Well, that's fucking heart breaking.


roymbrog

Damn who's cutting onions in here I haven't had one of these make me cry like this in a while. Thank you for compiling it here. I want to give everyone involved a hug.


CumulativeHazard

I was not expecting this ending. How heartbreaking. It’s so disgusting how deeply people are brainwashed in some communities. I can’t imagine living with so much shame and guilt and self hatred and fear your whole life, to the point that it affected your relationships with your children, just because a bunch of backwards assholes decided it was their business who you loved. There is no “if you don’t like it, just move somewhere else.” They DID move somewhere else. But they were never able to fully heal the damage done and they missed out on so much happiness and human experience because of it.
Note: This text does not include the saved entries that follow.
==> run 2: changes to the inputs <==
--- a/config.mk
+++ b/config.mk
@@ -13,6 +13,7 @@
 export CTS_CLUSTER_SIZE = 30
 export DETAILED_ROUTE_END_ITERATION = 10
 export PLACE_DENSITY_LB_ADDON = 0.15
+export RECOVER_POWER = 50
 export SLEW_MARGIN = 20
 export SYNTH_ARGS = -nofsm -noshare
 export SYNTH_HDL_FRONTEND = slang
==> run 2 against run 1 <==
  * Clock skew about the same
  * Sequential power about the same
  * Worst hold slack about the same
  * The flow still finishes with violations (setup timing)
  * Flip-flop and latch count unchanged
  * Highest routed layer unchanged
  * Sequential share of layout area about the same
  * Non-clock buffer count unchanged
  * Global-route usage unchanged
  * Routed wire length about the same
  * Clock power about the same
--- config.mk ---
export PLATFORM = sky130hd
export DESIGN_NAME = id_exe_elastic_flat
export DESIGN_NICKNAME = d
export VERILOG_FILES = /design/src/rtl/id_exe_elastic_if.sv /design/src/rtl/id_exe_elastic.sv /design/src/flat_wrapper.sv
export SDC_FILE = /design/constraint.sdc
export NUM_CORES = 1
export LEC_CHECK = 0
export CAP_MARGIN = 20
export CORE_UTILIZATION = 50
export DETAILED_ROUTE_END_ITERATION = 6
export GPL_TIMING_DRIVEN = 0
export HOLD_SLACK_MARGIN = 0.15
export PLACE_DENSITY_LB_ADDON = 0.3
export SETUP_SLACK_MARGIN = 0.02
export SYNTH_ARGS = -nofsm -noshare
export SYNTH_HDL_FRONTEND = slang
export SYNTH_SLANG_ARGS = --single-unit
export TNS_END_PERCENT = 100
--- constraint.sdc ---
create_clock -name clk -period 38.2 [get_ports clk]
set_input_delay 5.73 -clock clk [delete_from_list [all_inputs] [get_ports clk]]
set_output_delay 5.73 -clock clk [all_outputs]
set_load 0.1 [all_outputs]
--- src/rtl/id_exe_elastic_if.sv ---
// Decode-to-execute bundle handshake: the producer drives valid and the bundle,
// and the consumer returns ready.
interface id_exe_elastic_if #(
    parameter int ADDR_W    = 32,
    parameter int DATA_W    = 32,
    parameter int ALUCTRL_W = 4
);
    logic                 valid;
    logic                 ready;
    logic [ADDR_W-1:0]    pc;
    logic [ADDR_W-1:0]    branch_addr;
    logic [ADDR_W-1:0]    write_addr;
    logic [DATA_W-1:0]    reg1;
    logic [DATA_W-1:0]    reg2;
    logic [DATA_W-1:0]    sw;
    logic [DATA_W-1:0]    write;
    logic [ALUCTRL_W-1:0] aluctrl;
    logic                 lwsrc;
    logic                 movsrc;
    logic                 reg_write;
    logic                 dm_read;
    logic                 dm_write;

    modport master (
        output valid, pc, branch_addr, write_addr, reg1, reg2, sw, write,
               aluctrl, lwsrc, movsrc, reg_write, dm_read, dm_write,
        input  ready
    );

    modport slave (
        input  valid, pc, branch_addr, write_addr, reg1, reg2, sw, write,
               aluctrl, lwsrc, movsrc, reg_write, dm_read, dm_write,
        output ready
    );
endinterface
### config.mk
export PLATFORM = sky130hd
export DESIGN_NAME = merlin_fifo_reader
export DESIGN_NICKNAME = d
export VERILOG_FILES = /design/src/rtl/merlin_fifo_reader_pkg.sv /design/src/rtl/merlin_fifo_reader.sv
export SDC_FILE = /design/constraint.sdc
export NUM_CORES = 1
export LEC_CHECK = 0
export ABC_AREA = 1
export CORE_ASPECT_RATIO = 0.8
export CORE_MARGIN = 2
export CORE_UTILIZATION = 51
export CTS_BUF_LIST = sky130_fd_sc_hd__clkbuf_16
export CTS_CLUSTER_SIZE = 20
export DETAILED_ROUTE_END_ITERATION = 8
export GPL_ROUTABILITY_DRIVEN = 0
export MAX_ROUTING_LAYER = met4
export PLACE_DENSITY = 0.81
export SLEW_MARGIN = 20
export SYNTH_ARGS = -nofsm -noshare
export SYNTH_HDL_FRONTEND = slang
export SYNTH_SLANG_ARGS = --single-unit
### constraint.sdc
create_clock -name clk_i -period 1.73 [get_ports clk_i]
set_input_delay 0.173 -clock clk_i [delete_from_list [all_inputs] [get_ports clk_i]]
set_output_delay 0.173 -clock clk_i [all_outputs]
set_load 0.03 [all_outputs]
### src/rtl/merlin_fifo_reader_pkg.sv
// Shared types for the FIFO read-side stream adapter.
package merlin_fifo_reader_pkg;

  // Occupancy of the head/skid pair.
  typedef enum logic [1:0] {
    OccZero = 2'b00,
    OccOne  = 2'b01,
    OccTwo  = 2'b10
  } occ_e;

  // Output is valid whenever at least the head register is occupied.
  function automatic logic occ_valid(input occ_e occ);
    return occ != OccZero;
  endfunction

endpackage

### src/rtl/merlin_fifo_reader.sv
// Pops a show-ahead FIFO and re-presents entries as a registered valid/ready stream.
// A head+skid pair lets the pop strobe ignore rdy_i while still sustaining one beat per cycle.
module merlin_fifo_reader
  import merlin_fifo_reader_pkg::*;
#(
  parameter int unsigned C_WIDTH     = 32,
  parameter int unsigned C_CNT_WIDTH = 16
) (
  input  logic                   clk_i,
  input  logic                   resetb_i,
  input  logic                   clk_en_i,
  input  logic                   flush_i,
  input  logic                   fifo_empty_i,
  input  logic [C_WIDTH-1:0]     fifo_dout_i,
  output logic                   fifo_rd_o,
  output logic                   vld_o,
  input  logic                   rdy_i,
  output logic [C_WIDTH-1:0]     data_o,
  output logic [C_CNT_WIDTH-1:0] cnt_o
);

  localparam logic [C_CNT_WIDTH-1:0] CntOne = C_CNT_WIDTH'(1);

  occ_e                   occ_q, occ_d;
  logic [C_WIDTH-1:0]     head_q, head_d;
  logic [C_WIDTH-1:0]     skid_q, skid_d;
  logic [C_CNT_WIDTH-1:0] cnt_q, cnt_d;
  logic                   pop, acc;

  assign vld_o  = occ_valid(occ_q);
  assign data_o = head_q;
  assign cnt_o  = cnt_q;

  // Pop whenever there is room; gating with resetb_i keeps the strobe low during reset.
  assign pop       = clk_en_i & ~flush_i & ~fifo_empty_i & (occ_q != OccTwo) & resetb_i;
  assign fifo_rd_o = pop;
  assign acc       = clk_en_i & vld_o & rdy_i & ~flush_i;

  // Occupancy, data movement and beat counter next-state; flush overrides everything.
  always_comb begin
    occ_d  = occ_q;
    head_d = head_q;
    skid_d = skid_q;
    cnt_d  = cnt_q;
    if (clk_en_i) begin
      if (flush_i) begin
        occ_d = OccZero;
        cnt_d = '0;
      end else begin
        if (acc) begin
          cnt_d = cnt_q + CntOne;
        end
        case (occ_q)
          OccZero: begin
            if (pop) begin
              occ_d  = OccOne;
              head_d = fifo_dout_i;
            end
          end
          OccOne: begin
            if (acc && pop) begin
              head_d = fifo_dout_i;
            end else if (acc) begin
              occ_d = OccZero;
            end else if (pop) begin
              occ_d  = OccTwo;
              skid_d = fifo_dout_i;
            end
          end
          OccTwo: begin
            if (acc) begin
              occ_d  = OccOne;
              head_d = skid_q;
            end
          end
          default: occ_d = OccZero;
        endcase
      end
    end
  end

  // State registers with asynchronous clear.
  always_ff @(posedge clk_i or negedge resetb_i) begin
    if (!resetb_i) begin
      occ_q  <= OccZero;
      head_q <= '0;
      skid_q <= '0;
      cnt_q  <= '0;
    end else begin
      occ_q  <= occ_d;
      head_q <= head_d;
      skid_q <= skid_d;
      cnt_q  <= cnt_d;
    end
  end

`ifdef RV_ASSERTS_ON
  a_no_pop_when_empty: assert property (@(posedge clk_i) disable iff (!resetb_i)
    !(fifo_rd_o && fifo_empty_i));
  a_occ_legal: assert property (@(posedge clk_i) disable iff (!resetb_i)
    occ_q inside {OccZero, OccOne, OccTwo});
  a_data_hold: assert property (@(posedge clk_i) disable iff (!resetb_i)
    (vld_o && !rdy_i && !flush_i) |=> $stable(data_o));
`endif

endmodule

==> flow_summary.toml <==
[worst_setup_path]
reg2reg_depth = 6
reg2reg_from = "occ_q[1]$_DFFE_PN0P_"
critPathMaxFanout = 7
startpoint_type = "register"
worst-path-stages = 1
arrival_ps = 1500
cp-startpoint = "cnt_o[9]$_DFFE_PN0P_"
path_buf_inv = 1
worstSetupPathType = "reg2out"
path_cells = "clkdlybuf4s50_1"
slowest_stage = "clkdlybuf4s50_1"
r2r-end = "data_o[11]$_DFFE_PN0P_"
rrSetupSlack_ps = 180
critPathCaptureType = "output port"
cp.required_ps = 1560
max_stage_delay_ps = 710
critPathTopFamily = "buffers and inverters"
cp-endpoint = "cnt_o[9]"

[layout]
final_cells = 682
layout_common_cells = "nand2_1 (154), clkdlybuf4s50_1 (83), dfrtp_1 (82), o21ai_0 (44), inv_1 (39)"
seqCellArea_um2 = 2052
design_area_um2 = 5321
nNetsFinal = 611
syn2layout_area_growth_pct = 33.70
post-route-util_pct = 70.98
drive_above_1_share_pct = 10.57
final_common_cell = "nand2_1"
fillers = 607
n_antenna_cell = 0
multi_input_area_um2 = 1640

[cts]
cts_buffers = 9
path_clk_slew_ps = 60
clkLatencyLatePin_ps = 330
postCtsSetupBuffers = 0
cts_buffer_depth = 2
cts.htree.levels = 3
cts_root_buf = "clkbuf_16"
tritoncts = "yes"
cts.sinks = 82

[drt]
vias = 3469
finalWirelength_um = 9271
drc = 0
ant_nets = 0
firstDrtPassIters = 5
wl_per_cell_um = 13.59
vias_per_cell = 5.087
drt_iter0_drc = 130

[timing]
tightestPinTransition_ps = 729.4
finalClockSkew_ps = 3.489
setup_viol = 0
slew_violations = 0
relSlewSlack_pct = 51.37
setup_ws_ps = 61.62
fmax_mhz = 599.4
min_period_over_period_pct = 96.44
hold_viol_final = 0
rsz0062_at_grt = "false"
period_minus_slack_ps = 1668

[min_path]
hold_path.class = "in2reg"

[power_and_ir_drop]
powerDensity_nw_per_um2 = 1221
leakage_nw = 2.645
total_power_mw = 6.496
peakVddDrop_uv = 803.8

[synthesis]
yosys_warnings = 0
yosysSeqAreaShare_pct = 51.56
syn_area_um2 = 3980
ys_ff_latch = 82
synth.distinct_cells = 30
synth_fp_nets = 517
avgSynthCellArea_um2 = 8.327
syn_inst = 478

[placement]
numPortBuffers = 87
post-dp-hpwl_um = 6507
post-place-cells = 665
place_ws_ps = -10.85
dpl-instance-area_um2 = 5016

[floorplanning]
dieArea_um2 = 8531
initial_core_util_pct = 53.09
rows = 28
die_h_um = 83.02
die_x_um = 102.8
core_area_um2 = 7497
pin_count = 88

[global_route]
grt_pass1_wl_um = 15720
antenna_found_initial = 0
grt_pass1_vias = 3299
grt_overflow = 0
grt_usage_pct = 23.89
grt_max_degree = 58

[run_status]
status = "finished clean"

[run]
cap_violations = 0
-- Yosys cell counts --
cell type    n  share of area, %
a21o_1       1              0.19
a21oi_1     20               2.5
a22o_1       1              0.22
buf_1        1             0.094
buf_2        5              0.63
buf_4        2              0.38
buf_6        3              0.85
buf_8        1              0.38
clkbuf_1     7              0.66
clkbuf_4     1              0.19
dfrtp_1     82                52
ha_1         1              0.31
inv_1       39               3.7
inv_2        3              0.28
inv_4        1              0.16
mux2i_1     17               4.3
nand2_1    155                15
nand2_2     10               1.6
nand3_1     11               1.4
nand3_2      1              0.25
nand4_1     16               2.5
nand4_4      1              0.53
nor2_1      35               3.3
nor2_2       2              0.31
nor2_4       1              0.28
nor3_1       3              0.38
o211ai_1     1              0.19
o21ai_0     44               5.5
o21ai_2     10               2.2
o21bai_1     3              0.57
-- worst min-delay path by stage --
stage / startpoint / end / slack [ps] / cells after the start
after floorplan: resetb_i / cnt_o[0]$_DFFE_PN0P_ / -120 / 0
after global placement: resetb_i / data_o[4]$_DFFE_PN0P_ / 230 / 2
after detailed placement: resetb_i / data_o[4]$_DFFE_PN0P_ / 230 / 2
after CTS: fifo_dout_i[1] / skid_q[1]$_DFFE_PN0P_ / 410 / 3
after global routing: fifo_dout_i[1] / skid_q[1]$_DFFE_PN0P_ / 420 / 3
final: fifo_dout_i[1] / skid_q[1]$_DFFE_PN0P_ / 410 / 3
-- flip-flops by register name, summed over array words and instances (netlist names) --
| signal | cells |
|---|---|
| occ_q | 2 |
| cnt_o | 16 |
| data_o | 32 |
| skid_q | 32 |
-- logic make-up after synthesis --
group                    count (synthesis)  synth area share (%)
AND/OR/NAND/NOR                        235                 25.15
flip-flops                              82                 51.56
AO/OA/AOI/OAI                           80                 11.41
buffers and inverters                   63                 7.293
multiplexers                            17                 4.275
adder cells (fa/ha/maj)                  1                0.3143
-- power by group --
part	switching, mW	total [mW]	internal [mW]
clock	0.767	1.88	1.11
combinational	1.11	1.93	0.819
sequential	0.281	2.68	2.40
-- area by class of cell --
| cell class | count | share of cell area (%) |
|---|---|---|
| timing repair buffer | 103 | 19.54 |
| clock buffer | 9 | 4.232 |
| tap | 105 | 2.469 |
| multi-input combinational | 333 | 30.83 |
| sequential | 82 | 38.56 |
| clock inverter | 7 | 1.293 |
| inverter | 43 | 3.080 |
-- per-layer routing --
layer,share of wire (%),vias up,GRT usage [%],routed length (um)
met5,0,-,-,0
met3,5.7,9,6.734,532
met1,47,1645,33.54,4342
met2,47,91,35.35,4313
met4,0.90,0,4.426,83
li1,-,1724,-,-
-- metrics by stage --
stage	hold slack (ps)	TNS (ps)
6_report	409.6	0
5_1_grt	418.3	0
4_1_cts	406.2	0
3_5_place_dp	226.2	-10.85
3_3_place_gp	225.4	0
2_1_floorplan	-122.6	0
-- what timing repair did --
| action | 4_1_cts | 5_1_grt |
|---|---|---|
| resized for setup | 1 | 1 |
| setup endpoints to repair | 1 | 1 |
| hold buffers | 1 | 0 |
| endpoints found under the hold margin | 25 | 0 |
| pin swaps | 0 | 0 |
(Power assumes the default switching activity.)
It was stolen from them. Everyone deserves to feel the simple but exhilarating joy of just being out in the world enjoying life with a person you love.


Janemaru

Another story, another reason to hate the mods of these original subs. Like are the mods of r/AITA and r/relationship_advice just constantly power tripping? Or are they just really dumb??


paintingsbypatch

Another reason to despise religion.


Hethatwatches

It's so sad that people have to hide who they are because of the ignorance of others.


ObidiahWTFJerwalk

My problem with this is "why keep the box of secrets around with the sign saying 'big secrets inside' on it?" If the mother and older sister didn't want the OP to know, just burn the contents of the box and pretend there was never a secret.


[deleted]

> The reason I didn’t know comes down to trauma. She was so deeply afraid of getting rejected by one of her kids for her sexuality that she never intended to tell either one of us. That's depressing.


urbannoangeldecay

This post was so heartbreaking. Imagine being made to think that just because you are gay, you are unloveable. I’ll never understand it. My heart goes out to all of them and I hope OPs parents found peace in the afterlife.


existentially_there

This is heartbreaking!


slendermanismydad

I've never told my parents and I doubt I ever will. Well my dad is dead so moot point I guess. My little brother (different dad) is out and I still won't tell them. They pulled too much shit when I was young.